Si entra con un senso di attesa e di moderata speranza che questa edizione rappresenti una “rinascita”.
L’allestimento lineare e arioso degli stand aiuta una visita calma, meditata, e consente un’osservazione delle opere decisamente più slow, rispetto alle affluenze che tutti ricordiamo prima del lungo periodo di astinenza e di lunghe telefonate a cui ci siamo sottoposti per mantenere una parvenza di normalità.
Beninteso: la pandemia ha solo squarciato prepotentemente il velo di una crisi di sistema che da molto tempo si era manifestata in tutti gli ambiti culturali, definita “crisi” anche se in realtà vera recessione, con il dominio delle aste a livello internazionale e una forbice sempre più ampia tra un collezionismo attento e rigoroso e l’ansia di accaparrarsi i “brand”, qualsiasi cosa essi producano, per quelli definiti “billions”, i super ricchi sempre più ricchi che comprano al telefono opere di artisti che costano come i calciatori, forse anche di più.
Eppure, con la consapevolezza acquisita che riconosce mondialmente i nuovi mercati, in questa fiera si ha la possibilità di ammirare vere e proprie “chicche”, curiosità, e interessanti lavori di importanti artisti “storici”, decisamente presenti in misura superiore rispetto ai “contemporanei”. Anche la relazione fra oggetti di design di qualità, dipinti, sculture e installazioni è ben condotta, in quel rapporto di reciprocità che anche nella design week si è visto. Interessante, infine, la diversità nell’uso di materiali e tecniche, ad ampio raggio, con sorprese avvincenti per artisti non proprio popolari, oggi, e che invece meritano di essere riscoperti.

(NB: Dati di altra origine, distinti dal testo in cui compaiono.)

## config.mk

```make
export PLATFORM = sky130hd
export DESIGN_NAME = bundle_issue_sb
export DESIGN_NICKNAME = d
export VERILOG_FILES = /design/src/rtl/bis_pkg.sv /design/src/rtl/bis_pending.sv /design/src/rtl/bis_src_check.sv /design/src/rtl/bis_issue_ctrl.sv /design/src/rtl/bundle_issue_sb.sv
export SDC_FILE = /design/constraint.sdc
export NUM_CORES = 1
export LEC_CHECK = 0
export ABC_AREA = 1
export BUFFER_PORTS_ARGS = -buffer_cell sky130_fd_sc_hd__buf_2
export CAP_MARGIN = 5
export CELL_PAD_IN_SITES_DETAIL_PLACEMENT = 0
export CELL_PAD_IN_SITES_GLOBAL_PLACEMENT = 2
export CORE_MARGIN = 10
export CORE_UTILIZATION = 33
export CTS_CLUSTER_DIAMETER = 100
export DETAILED_ROUTE_END_ITERATION = 8
export HOLD_SLACK_MARGIN = 0.02
export PLACE_DENSITY = 0.95
export SYNTH_ARGS = -nofsm -noshare
export SYNTH_HDL_FRONTEND = slang
export SYNTH_SLANG_ARGS = --single-unit
```

## constraint.sdc

```tcl
create_clock -name clk -period 7.61 [get_ports clk]
set_clock_uncertainty 0.2 [all_clocks]
set_input_delay 1.9025 -clock clk [delete_from_list [all_inputs] [get_ports clk]]
set_output_delay 1.9025 -clock clk [all_outputs]
set_load 0.005 [all_outputs]
```

## src/rtl/bis_pkg.sv

```systemverilog
package bis_pkg;
  parameter int NUM_SLOTS   = 3;
  parameter int NUM_REGS    = 64;
  parameter int NUM_WB      = 2;
  parameter int SLOT_BITS   = 41;
  parameter int BUNDLE_BITS = 128;
  // Bits left over for the template field once all slots are packed.
  localparam int TMPL_BITS  = BUNDLE_BITS - NUM_SLOTS * SLOT_BITS;
  localparam int REG_IDX_W  = $clog2(NUM_REGS);
endpackage

```

## src/rtl/bis_pending.sv

```systemverilog
// Scoreboard: one pending bit per architectural register.
module bis_pending #(
  parameter int NR  = 64,
  parameter int NS  = 3,
  parameter int NWB = 2,
  localparam int RW = $clog2(NR)
) (
  input  logic              clk,
  input  logic              rst_n,
  input  logic [NS-1:0]     set_vld,
  input  logic [NS*RW-1:0]  set_reg,
  input  logic [NWB-1:0]    wb_vld,
  input  logic [NWB*RW-1:0] wb_reg,
  output logic [NR-1:0]     pend_q,
  output logic [NR-1:0]     clr_vec
);
  logic [NR-1:0] set_vec;
  logic [NR-1:0] pend_d;
  logic          pend_en;

  always_comb begin
    clr_vec = '0;
    for (int w = 0; w < NWB; w++) begin
      if (wb_vld[w]) clr_vec[wb_reg[w*RW +: RW]] = 1'b1;
    end
  end

  always_comb begin
    set_vec = '0;
    for (int s = 0; s < NS; s++) begin
      if (set_vld[s]) set_vec[set_reg[s*RW +: RW]] = 1'b1;
    end
  end

  // A new set wins over a completion naming the same register.
  always_comb begin
    pend_d    = (pend_q & ~clr_vec) | set_vec;
    pend_d[0] = 1'b0;
    pend_en   = (|set_vec) | (|clr_vec);
  end

  always_ff @(posedge clk or negedge rst_n) begin
    if (!rst_n)       pend_q <= '0;
    else if (pend_en) pend_q <= pend_d;
  end
endmodule

```

## src/rtl/bis_src_check.sv

```systemverilog
// Source hazard probe for one slot.
module bis_src_check #(
  parameter int NR  = 64,
  localparam int RW = $clog2(NR)
) (
  input  logic [NR-1:0] pend_eff,
  input  logic [RW-1:0] src_a,
  input  logic [RW-1:0] src_b,
  output logic          busy
);
  always_comb busy = pend_eff[src_a] | pend_eff[src_b];
endmodule

```

## src/rtl/bis_issue_ctrl.sv

```systemverilog
// In-order slot issue chain and per-bundle progress mask.
module bis_issue_ctrl #(
  parameter int NS  = 3,
  parameter int RW  = 6
) (
  input  logic             clk,
  input  logic             rst_n,
  input  logic             bnd_valid,
  input  logic [NS-1:0]    slot_used,
  input  logic [NS-1:0]    slot_var,
  input  logic [NS*RW-1:0] slot_dst,
  input  logic [NS-1:0]    busy,
  output logic [NS-1:0]    issue,
  output logic             bnd_ready,
  output logic [NS-1:0]    set_vld
);
  logic [NS-1:0] done_q;
  logic [NS-1:0] done_d;
  logic          done_en;
  logic [NS-1:0] live;
  logic [NS-1:0] ok;
  logic [NS:0]   hold;

  always_comb begin
    hold[0] = 1'b0;
    for (int s = 0; s < NS; s++) begin
      live[s]   = slot_used[s] & ~done_q[s];
      ok[s]     = live[s] & ~busy[s] & ~hold[s];
      // Later slots wait behind a blocked slot or a variable-latency writer.
      hold[s+1] = hold[s] | (live[s] & busy[s])
                | (ok[s] & slot_var[s] & (slot_dst[s*RW +: RW] != '0));
    end
    bnd_ready = ((live & ~ok) == '0);
    issue     = ok & {NS{bnd_valid}};
    set_vld   = issue & slot_var;
    for (int s = 0; s < NS; s++) begin
      if (slot_dst[s*RW +: RW] == '0) set_vld[s] = 1'b0;
    end
  end

  always_comb begin
    done_en = bnd_valid;
    done_d  = bnd_ready ? '0 : (done_q | issue);
  end

  always_ff @(posedge clk or negedge rst_n) begin
    if (!rst_n)       done_q <= '0;
    else if (done_en) done_q <= done_d;
  end
endmodule

```

## src/rtl/bundle_issue_sb.sv

```systemverilog
module bundle_issue_sb #(
  parameter int NS  = bis_pkg::NUM_SLOTS,
  parameter int NR  = bis_pkg::NUM_REGS,
  parameter int NWB = bis_pkg::NUM_WB,
  localparam int RW = $clog2(NR)
) (
  input  logic              clk,
  input  logic              rst_n,
  input  logic              bnd_valid,
  output logic              bnd_ready,
  input  logic [NS-1:0]     slot_used,
  input  logic [NS*RW-1:0]  slot_src_a,
  input  logic [NS*RW-1:0]  slot_src_b,
  input  logic [NS*RW-1:0]  slot_dst,
  input  logic [NS-1:0]     slot_var,
  input  logic [NWB-1:0]    wb_vld,
  input  logic [NWB*RW-1:0] wb_reg,
  output logic [NS-1:0]     issue_o
);
  logic [NR-1:0] pend_q;
  logic [NR-1:0] clr_vec;
  logic [NR-1:0] pend_eff;
  logic [NS-1:0] busy;
  logic [NS-1:0] set_vld;

  bis_pending #(.NR(NR), .NS(NS), .NWB(NWB)) u_pend (
    .clk(clk), .rst_n(rst_n),
    .set_vld(set_vld), .set_reg(slot_dst),
    .wb_vld(wb_vld), .wb_reg(wb_reg),
    .pend_q(pend_q), .clr_vec(clr_vec)
  );

  // Completions are visible to the issue check in their own cycle.
  always_comb pend_eff = pend_q & ~clr_vec;

  for (genvar s = 0; s < NS; s++) begin : g_slot
    bis_src_check #(.NR(NR)) u_chk (
      .pend_eff(pend_eff),
      .src_a(slot_src_a[s*RW +: RW]),
      .src_b(slot_src_b[s*RW +: RW]),
      .busy(busy[s])
    );
  end

  bis_issue_ctrl #(.NS(NS), .RW(RW)) u_ctrl (
    .clk(clk), .rst_n(rst_n),
    .bnd_valid(bnd_valid), .slot_used(slot_used),
    .slot_var(slot_var), .slot_dst(slot_dst),
    .busy(busy), .issue(issue_o),
    .bnd_ready(bnd_ready), .set_vld(set_vld)
  );
endmodule


```

==> flow_summary.toml <==
[status]
status = "complete, no violations"

[synthesis]
netlist_top_cells_count = "nand2_1 (637), nand3_1 (335), nor2_1 (332)"
yosysTopAreaCellShare_pct = 24.61
synth_edf_count = 0
synth.distinct_cells = 32
synth_nets = 1961
ys_warn_count = 0
synth-main-ff-cell = "dfrtp_1"
syn_avg_cell_area_um2 = 5.158
ys_seq_area_share_pct = 17.00
ys_ff_latch = 66
synth_area_um2 = 9717
syn_inst = 1884
async_flop_share_pct = 100.0
netlist_top_cells_area = "nand2_1 (25%), nand3_1 (17%), dfrtp_1 (17%)"
synth_most_common_cell = "nand2_1"
yosys.area.top_type = "nand2_1"

[die]
ios = 81
die_area_um2 = 36710
die_h_um = 191.6
rows = 62
core-area_um2 = 28860
start_util_pct = 33.67
die_x_um = 191.6

[min_path]
min_delay_worst_endpoint = "u_ctrl.done_q[0]$_DFFE_PN0P_"
hp-class = "flop to flop"
worstHoldStart = "u_ctrl.done_q[0]$_DFFE_PN0P_"
hold_path_depth = 4

[power_and_ir_drop]
p_leak_uw = 0.005443
power.internal_uw = 768.6
seq_power_share_pct = 29.0
netSwitchingFraction_pct = 47.20
combinationalPowerShare_pct = 43.5
power_frac_clock_pct = 27.5
p_sw_uw = 687.2
p_per_area_nw_per_um2 = 134.7
peakVddDrop_uv = 92.92

[finish]
area_growth_pct = 11.20
final_net_count = 2017
drive_gt1_share_pct = 10.39
stdcell_area_um2 = 10810

[worst_setup_path]
r2r_start = "u_pend.pend_q[4]$_DFFE_PN0P_"
arrival_ns = 5.14
r2r-end = "u_pend.pend_q[47]$_DFFE_PN0P_"
ff2ff_path_depth = 15
startpoint_type = "input pin"
regToRegSetupSlack_ns = 3.94
cp_max_fo = 20
cp_data_required_time_ns = 5.51
crit_type = "input pin to output port"
crit_path_end_kind = "output port"

[timing]
max_freq_mhz = 138.0
period_needed_ns = 7.247
slew_headroom_pct = 15.83
drv_slew = 0
period_share_pct = 95.23
final-hold-violation-count = 0
fin_tns_setup_ns = 0
worst_slew_pin_slew_ns = 1.253
setup_viol = 0
rsz0062_at_grt = "false"

[clock_network]
clk_path_buf_depth = 2
cts_root_buffer = "clkbuf_16"
clkSlewWorstSetupHoldPaths_ns = 0.06
cts_tree = "built"
cts-resized-gates = 0
cts_hold_buf = 0
clock-sinks = 66
post_cts_buffers = 0
insertion_delay_ns = 0.33
cts_buffers = 9
cts_max_level = 3

[placement]
place_congestion = 1.038
post_dp_cell_area_um2 = 10520
port_buffers = 80
dp_hpwl_mm = 41.66

[global_route]
grt_max_degree = 67
grt_util_met1_pct = 39.95
grt_pass1_wl_mm = 81.42
met2_usage_pct = 42.31
overflow = 0
use_met3_pct = 6.728
antenna_found_initial = 1
busiest_layer = "met2"
grtUsageTotal_pct = 29.75
grt_pass1_vias = 12210

[job]
max-cap-violations = 0

[route]
dr.first_iter.drc_count = 2093
wl_per_cell_um = 24.16
drc = 0
vias = 13350
routed_wl_mm = 56.33
ant_nets = 0
drtPass1Iterations = 6
detail_route.vias_per_cell = 5.726
## cell families (layout without fill, tap and decap cells)
group | Yosys count | after routing | share of synthesized area, %
AND/OR/NAND/NOR | 1467 | 1467 | 66.89
buffers and inverters | 259 | 320 | 10.70
AO/OA/AOI/OAI | 92 | 92 | 5.408
flip-flops | 66 | 66 | 17.00
other | 0 | 2 | 0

Al di là degli esiti che mi auguro di grande soddisfazione per i galleristi (una fiera è sempre una fiera), personalmente, così come è stato per il fuori salone una settimana fa, questo momento di incontri e di opere dal vivo mi riempie di fanciullesca felicità. Sì, perché non se ne poteva più, almeno per quel che penso io, di video spesso amatoriali che descrivevano i percorsi delle mostre, con relativo focus sul singolo lavoro, con la voce recitante fuori campo e non, che avevano affollato i nostri pc nei mesi precedenti. Certo, era l’unico modo di far sapere di esistere, anche se il tempo per vedere le opere non può essere solo pre-stabilito da una videocamera con allagata spiegazione delle varie poetiche, in una sorta di intimismo percettivo simulato.
Auguriamoci tutti che sia davvero l’inizio della ripresa, con Art Basel alle porte (nonostante si paventi il divieto di accesso per i vaccinati con Astrazeneca) e che la cultura possa fare un balzo in avanti per la soddisfazione collettiva di tutti gli addetti ai lavori. Certo, niente sarà, forse, come prima, ma chissà che non sia una buona notizia.